PROBLEM DESCRIPTION:
Transcribe the full listing so that each line reads as it does in the original.

PROVIDED DATA:

-- Opening Marker --

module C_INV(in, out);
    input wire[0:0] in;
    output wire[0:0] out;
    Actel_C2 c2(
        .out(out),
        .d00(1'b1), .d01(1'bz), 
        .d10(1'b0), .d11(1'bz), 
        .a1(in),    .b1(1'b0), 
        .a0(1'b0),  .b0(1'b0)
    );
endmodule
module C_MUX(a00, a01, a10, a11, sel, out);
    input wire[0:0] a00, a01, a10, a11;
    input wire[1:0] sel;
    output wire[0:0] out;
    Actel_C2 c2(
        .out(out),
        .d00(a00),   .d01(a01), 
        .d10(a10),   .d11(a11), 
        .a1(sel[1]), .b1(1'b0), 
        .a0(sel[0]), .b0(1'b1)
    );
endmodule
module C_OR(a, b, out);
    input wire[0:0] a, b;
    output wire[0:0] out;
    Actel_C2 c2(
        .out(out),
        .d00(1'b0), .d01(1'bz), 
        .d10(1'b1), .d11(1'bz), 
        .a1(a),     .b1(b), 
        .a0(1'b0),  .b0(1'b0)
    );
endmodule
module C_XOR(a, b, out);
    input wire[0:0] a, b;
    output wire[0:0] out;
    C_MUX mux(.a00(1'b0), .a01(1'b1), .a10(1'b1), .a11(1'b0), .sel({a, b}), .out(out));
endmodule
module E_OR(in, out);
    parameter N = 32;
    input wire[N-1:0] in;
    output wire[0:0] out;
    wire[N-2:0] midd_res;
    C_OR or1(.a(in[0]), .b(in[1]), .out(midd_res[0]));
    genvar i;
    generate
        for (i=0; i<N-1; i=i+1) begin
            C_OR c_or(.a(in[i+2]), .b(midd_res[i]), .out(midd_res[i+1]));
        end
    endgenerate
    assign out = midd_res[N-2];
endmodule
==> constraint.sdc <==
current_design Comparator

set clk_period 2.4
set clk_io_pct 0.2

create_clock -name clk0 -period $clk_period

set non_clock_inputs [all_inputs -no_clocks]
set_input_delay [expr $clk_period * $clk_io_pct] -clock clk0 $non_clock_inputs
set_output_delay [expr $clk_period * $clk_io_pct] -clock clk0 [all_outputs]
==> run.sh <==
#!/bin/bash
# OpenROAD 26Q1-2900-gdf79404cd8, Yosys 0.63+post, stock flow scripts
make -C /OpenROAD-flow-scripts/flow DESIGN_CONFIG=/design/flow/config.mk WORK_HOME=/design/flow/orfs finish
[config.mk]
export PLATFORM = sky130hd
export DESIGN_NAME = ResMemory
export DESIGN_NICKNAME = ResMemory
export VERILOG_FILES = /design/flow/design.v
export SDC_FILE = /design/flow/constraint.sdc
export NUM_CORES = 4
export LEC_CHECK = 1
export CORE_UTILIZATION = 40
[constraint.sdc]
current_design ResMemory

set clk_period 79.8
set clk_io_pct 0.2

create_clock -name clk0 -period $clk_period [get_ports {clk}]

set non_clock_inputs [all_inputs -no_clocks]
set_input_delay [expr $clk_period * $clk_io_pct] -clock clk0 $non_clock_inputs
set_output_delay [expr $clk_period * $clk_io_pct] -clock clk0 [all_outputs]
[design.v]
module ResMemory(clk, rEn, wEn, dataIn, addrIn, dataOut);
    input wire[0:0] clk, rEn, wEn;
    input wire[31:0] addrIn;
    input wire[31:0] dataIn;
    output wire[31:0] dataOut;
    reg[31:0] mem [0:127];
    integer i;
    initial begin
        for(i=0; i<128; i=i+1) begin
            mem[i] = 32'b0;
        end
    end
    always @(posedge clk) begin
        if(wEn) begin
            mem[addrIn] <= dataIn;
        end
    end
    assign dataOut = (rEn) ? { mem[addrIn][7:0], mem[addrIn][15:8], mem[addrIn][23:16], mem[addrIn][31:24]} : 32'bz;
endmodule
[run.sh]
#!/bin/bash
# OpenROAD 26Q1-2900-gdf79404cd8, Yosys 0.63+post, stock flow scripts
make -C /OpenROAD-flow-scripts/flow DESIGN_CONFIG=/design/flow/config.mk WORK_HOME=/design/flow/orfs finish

-- Closing Marker --

TASK SOLUTION:
module C_INV(in, out);
    input wire[0:0] in;
    output wire[0:0] out;
    Actel_C2 c2(
        .out(out),
        .d00(1'b1), .d01(1'bz), 
        .d10(1'b0), .d11(1'bz), 
        .a1(in),    .b1(1'b0), 
        .a0(1'b0),  .b0(1'b0)
    );
endmodule
module C_MUX(a00, a01, a10, a11, sel, out);
    input wire[0:0] a00, a01, a10, a11;
    input wire[1:0] sel;
    output wire[0:0] out;
    Actel_C2 c2(
        .out(out),
        .d00(a00),   .d01(a01), 
        .d10(a10),   .d11(a11), 
        .a1(sel[1]), .b1(1'b0), 
        .a0(sel[0]), .b0(1'b1)
    );
endmodule
module C_OR(a, b, out);
    input wire[0:0] a, b;
    output wire[0:0] out;
    Actel_C2 c2(
        .out(out),
        .d00(1'b0), .d01(1'bz), 
        .d10(1'b1), .d11(1'bz), 
        .a1(a),     .b1(b), 
        .a0(1'b0),  .b0(1'b0)
    );
endmodule
module C_XOR(a, b, out);
    input wire[0:0] a, b;
    output wire[0:0] out;
    C_MUX mux(.a00(1'b0), .a01(1'b1), .a10(1'b1), .a11(1'b0), .sel({a, b}), .out(out));
endmodule
module E_OR(in, out);
    parameter N = 32;
    input wire[N-1:0] in;
    output wire[0:0] out;
    wire[N-2:0] midd_res;
    C_OR or1(.a(in[0]), .b(in[1]), .out(midd_res[0]));
    genvar i;
    generate
        for (i=0; i<N-1; i=i+1) begin
            C_OR c_or(.a(in[i+2]), .b(midd_res[i]), .out(midd_res[i+1]));
        end
    endgenerate
    assign out = midd_res[N-2];
endmodule
==> constraint.sdc <==
current_design Comparator

set clk_period 2.4
set clk_io_pct 0.2

create_clock -name clk0 -period $clk_period

set non_clock_inputs [all_inputs -no_clocks]
set_input_delay [expr $clk_period * $clk_io_pct] -clock clk0 $non_clock_inputs
set_output_delay [expr $clk_period * $clk_io_pct] -clock clk0 [all_outputs]
==> run.sh <==
#!/bin/bash
# OpenROAD 26Q1-2900-gdf79404cd8, Yosys 0.63+post, stock flow scripts
make -C /OpenROAD-flow-scripts/flow DESIGN_CONFIG=/design/flow/config.mk WORK_HOME=/design/flow/orfs finish
[config.mk]
export PLATFORM = sky130hd
export DESIGN_NAME = ResMemory
export DESIGN_NICKNAME = ResMemory
export VERILOG_FILES = /design/flow/design.v
export SDC_FILE = /design/flow/constraint.sdc
export NUM_CORES = 4
export LEC_CHECK = 1
export CORE_UTILIZATION = 40
[constraint.sdc]
current_design ResMemory

set clk_period 79.8
set clk_io_pct 0.2

create_clock -name clk0 -period $clk_period [get_ports {clk}]

set non_clock_inputs [all_inputs -no_clocks]
set_input_delay [expr $clk_period * $clk_io_pct] -clock clk0 $non_clock_inputs
set_output_delay [expr $clk_period * $clk_io_pct] -clock clk0 [all_outputs]
[design.v]
module ResMemory(clk, rEn, wEn, dataIn, addrIn, dataOut);
    input wire[0:0] clk, rEn, wEn;
    input wire[31:0] addrIn;
    input wire[31:0] dataIn;
    output wire[31:0] dataOut;
    reg[31:0] mem [0:127];
    integer i;
    initial begin
        for(i=0; i<128; i=i+1) begin
            mem[i] = 32'b0;
        end
    end
    always @(posedge clk) begin
        if(wEn) begin
            mem[addrIn] <= dataIn;
        end
    end
    assign dataOut = (rEn) ? { mem[addrIn][7:0], mem[addrIn][15:8], mem[addrIn][23:16], mem[addrIn][31:24]} : 32'bz;
endmodule
[run.sh]
#!/bin/bash
# OpenROAD 26Q1-2900-gdf79404cd8, Yosys 0.63+post, stock flow scripts
make -C /OpenROAD-flow-scripts/flow DESIGN_CONFIG=/design/flow/config.mk WORK_HOME=/design/flow/orfs finish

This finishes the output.